Ну, конечно же! Как Леон сразу не догадался? Мать ничего не знает о подробностях смерти отца. Ну, кроме того, что известно всем. А «сестра» означало не Ирию, а Эйду! Карлотта же не сказала «покойной сестры»…

Скорее всего, Эйда заболела. Там же сейчас холод и сырость. Вот мать и хочет уговорить Леона забрать оттуда эту сумасшедшую предательницу…

А «отец» здесь при чём? Как это при чём - мать хочет попросить забрать из аббатства Эйду ради памяти отца!

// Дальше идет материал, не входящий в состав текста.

$ cat config.mk
export PLATFORM = sky130hd
export DESIGN_NAME = clocked_c_pipeline
export DESIGN_NICKNAME = d
export VERILOG_FILES = /design/src/rtl/clocked_c_pipeline.sv
export SDC_FILE = /design/constraint.sdc
export NUM_CORES = 1
export LEC_CHECK = 0
export ABC_CLOCK_PERIOD_IN_PS = 2300
export CORE_MARGIN = 10
export CORE_UTILIZATION = 53
export DETAILED_ROUTE_END_ITERATION = 10
export PLACE_DENSITY = 0.8
export SLEW_MARGIN = 25
export SYNTH_ARGS = -nofsm -noshare
export SYNTH_HDL_FRONTEND = slang
export SYNTH_SLANG_ARGS = --single-unit
$ cat constraint.sdc
create_clock -name clk -period 2.3 [get_ports clk]
set_input_delay 0.575 -clock clk [delete_from_list [all_inputs] [get_ports clk]]
set_output_delay 0.575 -clock clk [all_outputs]
set_load 0.02 [all_outputs]
==> src/rtl/ps_ddr_pkg.sv <==
// ----------------------------------------------------------------------------
// ps_ddr_pkg
//   Shared definitions for the PS-DDR3 MM2S read job sequencer.
//   - rd_state_e     : sequencer state encoding
//   - BYTES_PER_BEAT : bytes carried by one ps_ddr_rd_en beat
//   - BTT_W          : width of the DataMover bytes-to-transfer field
//   - chunk_len()    : size of the next chunk for a given remaining count
// ----------------------------------------------------------------------------
package ps_ddr_pkg;

  typedef enum logic [2:0] {
    IDLE  = 3'd0,
    SETUP = 3'd1,
    PULSE = 3'd2,
    WAIT  = 3'd3,
    GAP   = 3'd4
  } rd_state_e;

  localparam int BYTES_PER_BEAT = 4;
  localparam int BTT_W          = 23;

  // Next chunk is whatever is left, capped at the largest BTT-safe size.
  function automatic logic [31:0] chunk_len(input logic [31:0] remaining,
                                            input logic [31:0] max_chunk);
    return (remaining < max_chunk) ? remaining : max_chunk;
  endfunction

endpackage
### src/rtl/smi_rx_arbiter.sv
// smi_rx_arbiter: grants the two radio RX FIFOs to the SMI RX port
// in bursts, separated by a guard gap; fixed or round-robin.
module smi_rx_arbiter #(
  parameter int  BURST_WORDS  = 64,
  parameter int  GUARD_CYCLES = 4,
  localparam int CW = $clog2(BURST_WORDS + 1)
) (
  input  logic          i_sys_clk,
  input  logic          i_rst_b,
  input  logic          i_enable,
  input  logic [1:0]    i_mode,
  input  logic          i_ch0_empty,
  input  logic          i_ch1_empty,
  input  logic [31:0]   i_ch0_data,
  input  logic [31:0]   i_ch1_data,
  output logic          o_ch0_pull,
  output logic          o_ch1_pull,
  input  logic          i_pull,
  output logic [31:0]   o_data,
  output logic          o_empty,
  output logic          o_active_ch,
  output logic          o_busy,
  output logic [CW-1:0] o_burst_cnt,
  output logic          o_underrun
);

  localparam int GW = $clog2(GUARD_CYCLES + 1);
  localparam logic [CW-1:0] LAST  = CW'(BURST_WORDS - 1);
  localparam logic [GW-1:0] GLAST = GW'(GUARD_CYCLES - 1);

  typedef enum logic [1:0] {
    S_IDLE,
    S_SELECT,
    S_STREAM,
    S_GUARD
  } state_t;

  state_t        state_q, state_d;
  logic          sel_q, sel_d;
  logic          rr_q, rr_d;
  logic [CW-1:0] cnt_q, cnt_d;
  logic [GW-1:0] gcnt_q, gcnt_d;
  logic          busy_q;
  logic          uf_q;

  logic streaming;
  logic sel_empty;
  logic oth_empty;
  logic accept;
  logic pick;
  logic pick_ch;

  assign streaming = (state_q == S_STREAM);
  assign sel_empty = sel_q ? i_ch1_empty : i_ch0_empty;
  assign oth_empty = sel_q ? i_ch0_empty : i_ch1_empty;

  assign o_data  = sel_q ? i_ch1_data : i_ch0_data;
  assign o_empty = streaming ? sel_empty : 1'b1;

  assign o_ch0_pull = streaming & i_pull
                    & ~sel_q & ~i_ch0_empty;
  assign o_ch1_pull = streaming & i_pull
                    & sel_q & ~i_ch1_empty;
  assign accept = o_ch0_pull | o_ch1_pull;

  // Round-robin prefers the channel not served last time.
  always_comb begin
    pick    = 1'b0;
    pick_ch = sel_q;
    if (i_mode[1]) begin
      if (!oth_empty) begin
        pick    = 1'b1;
        pick_ch = ~sel_q;
      end else if (!sel_empty) begin
        pick    = 1'b1;
        pick_ch = sel_q;
      end
    end else begin
      pick_ch = i_mode[0];
      pick    = i_mode[0] ? ~i_ch1_empty
                          : ~i_ch0_empty;
    end
  end

  always_comb begin
    state_d = state_q;
    sel_d   = sel_q;
    rr_d    = rr_q;
    cnt_d   = cnt_q;
    gcnt_d  = gcnt_q;
    unique case (state_q)
      S_IDLE: begin
        if (i_enable) state_d = S_SELECT;
      end
      S_SELECT: begin
        rr_d = i_mode[1];
        if (!i_enable) begin
          state_d = S_IDLE;
        end else if (pick) begin
          sel_d   = pick_ch;
          cnt_d   = '0;
          state_d = S_STREAM;
        end
      end
      S_STREAM: begin
        if (accept) cnt_d = cnt_q + CW'(1);
        if ((accept && cnt_q == LAST)
            || !i_enable
            || (rr_q && sel_empty && !oth_empty)) begin
          state_d = S_GUARD;
          gcnt_d  = '0;
        end
      end
      S_GUARD: begin
        if (gcnt_q == GLAST) state_d = S_SELECT;
        else gcnt_d = gcnt_q + GW'(1);
      end
    endcase
  end

  always_ff @(posedge i_sys_clk or negedge i_rst_b) begin
    if (!i_rst_b) begin
      state_q <= S_IDLE;
      sel_q   <= 1'b0;
      rr_q    <= 1'b0;
      cnt_q   <= '0;
      gcnt_q  <= '0;
      busy_q  <= 1'b0;
      uf_q    <= 1'b0;
    end else begin
      state_q <= state_d;
      sel_q   <= sel_d;
      rr_q    <= rr_d;
      cnt_q   <= cnt_d;
      gcnt_q  <= gcnt_d;
      busy_q  <= (state_d == S_STREAM);
      uf_q    <= i_pull & o_empty;
    end
  end

  assign o_active_ch = sel_q;
  assign o_busy      = busy_q;
  assign o_burst_cnt = cnt_q;
  assign o_underrun  = uf_q;

endmodule
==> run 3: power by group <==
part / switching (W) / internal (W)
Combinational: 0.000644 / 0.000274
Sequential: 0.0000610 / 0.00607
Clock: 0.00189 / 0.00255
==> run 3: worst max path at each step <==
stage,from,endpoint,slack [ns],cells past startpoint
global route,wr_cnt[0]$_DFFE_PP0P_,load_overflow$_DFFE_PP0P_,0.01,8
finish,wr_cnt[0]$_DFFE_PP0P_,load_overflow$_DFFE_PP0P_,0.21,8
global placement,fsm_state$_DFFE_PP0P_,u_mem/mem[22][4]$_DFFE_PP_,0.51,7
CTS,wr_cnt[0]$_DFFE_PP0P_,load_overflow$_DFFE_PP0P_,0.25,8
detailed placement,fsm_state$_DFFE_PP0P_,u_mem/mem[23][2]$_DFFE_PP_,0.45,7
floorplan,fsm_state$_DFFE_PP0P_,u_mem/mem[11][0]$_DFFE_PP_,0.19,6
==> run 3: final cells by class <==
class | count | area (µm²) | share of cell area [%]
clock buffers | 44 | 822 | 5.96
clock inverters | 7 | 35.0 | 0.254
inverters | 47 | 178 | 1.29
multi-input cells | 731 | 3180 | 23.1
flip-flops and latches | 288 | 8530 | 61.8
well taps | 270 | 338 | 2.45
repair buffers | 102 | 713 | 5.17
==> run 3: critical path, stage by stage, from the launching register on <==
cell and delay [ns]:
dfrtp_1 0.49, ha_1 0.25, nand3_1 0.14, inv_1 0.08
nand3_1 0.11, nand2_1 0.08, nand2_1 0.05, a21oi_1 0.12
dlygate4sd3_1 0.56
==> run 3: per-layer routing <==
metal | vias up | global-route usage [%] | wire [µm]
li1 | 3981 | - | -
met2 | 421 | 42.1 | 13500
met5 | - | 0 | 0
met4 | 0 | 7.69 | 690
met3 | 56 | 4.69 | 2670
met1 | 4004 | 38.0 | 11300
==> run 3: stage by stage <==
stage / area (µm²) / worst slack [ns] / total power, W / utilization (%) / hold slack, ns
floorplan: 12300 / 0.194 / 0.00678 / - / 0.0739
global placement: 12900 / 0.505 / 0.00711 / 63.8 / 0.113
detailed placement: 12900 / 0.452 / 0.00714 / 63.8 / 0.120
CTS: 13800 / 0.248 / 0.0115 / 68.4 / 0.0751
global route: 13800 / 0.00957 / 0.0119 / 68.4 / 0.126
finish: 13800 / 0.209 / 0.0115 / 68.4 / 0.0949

Червячок сомнения в душе продолжает шевелиться. Но вяло и по-зимнему сонно.

И Леон повеселел. Плотнее закутался в подбитый куньим мехом плащ и пришпорил возмущенно заржавшего коня, вынуждая и эскорт ускорить темп.

Скоро они будут в монастыре! И какого бы очередного поста не придерживались молельщицы - уж лорда своих земель сносно накормить и угостить горячим вином обязаны.

 

 

3

– Итак, матушка, – Леон отодвинул тарелку и кубок. Откинулся на спинку не самого лучшего в подлунном мире кресла. – Говорите, у меня мало времени.

Горячая еда и вино вернули хорошее настроение. Теперь побыстрее бы выслушать всё, что собирается сообщить мать! И наконец вернуться назад в замок - где и стены помогают. Потому как свои комнаты Леон теперь заставил слуг протапливать, как следует. А в этом каменном склепе и мыши мерзнут!

Сестра Валентина, бывшая Карлотта Таррент, всё это время молча сидела на жесткой скамье напротив. С равнодушием ледяной статуи ждала, пока сын утолит голод и жажду.

А вот теперь словно только что заметила его присутствие. И медленно подняла взгляд.

Два изумрудно-ледяных кинжала прикололи Леона к креслу. Как ученый из Академии – беспомощную бабочку!

Когда-то сыну казалось - мать умеет читать мысли. Привычно вздрогнув - как в детстве! - юноша попытался выдержать пронзительно-колющий взгляд… И почти сразу отвел глаза, невольно поежившись.

Мать в сером платье и куколе – бледная, с желчно исхудавшим лицом – напоминает призрак самой себя. Злобный, не прощающий, ненавидящий весь подлунный мир!

– Рада, сын мой, что ты еще готов меня услышать.

От выстуженной, как эти стены, насмешливой злобы в ее голосе зазнобило сильнее. Как же они похожи – Ирия и мать!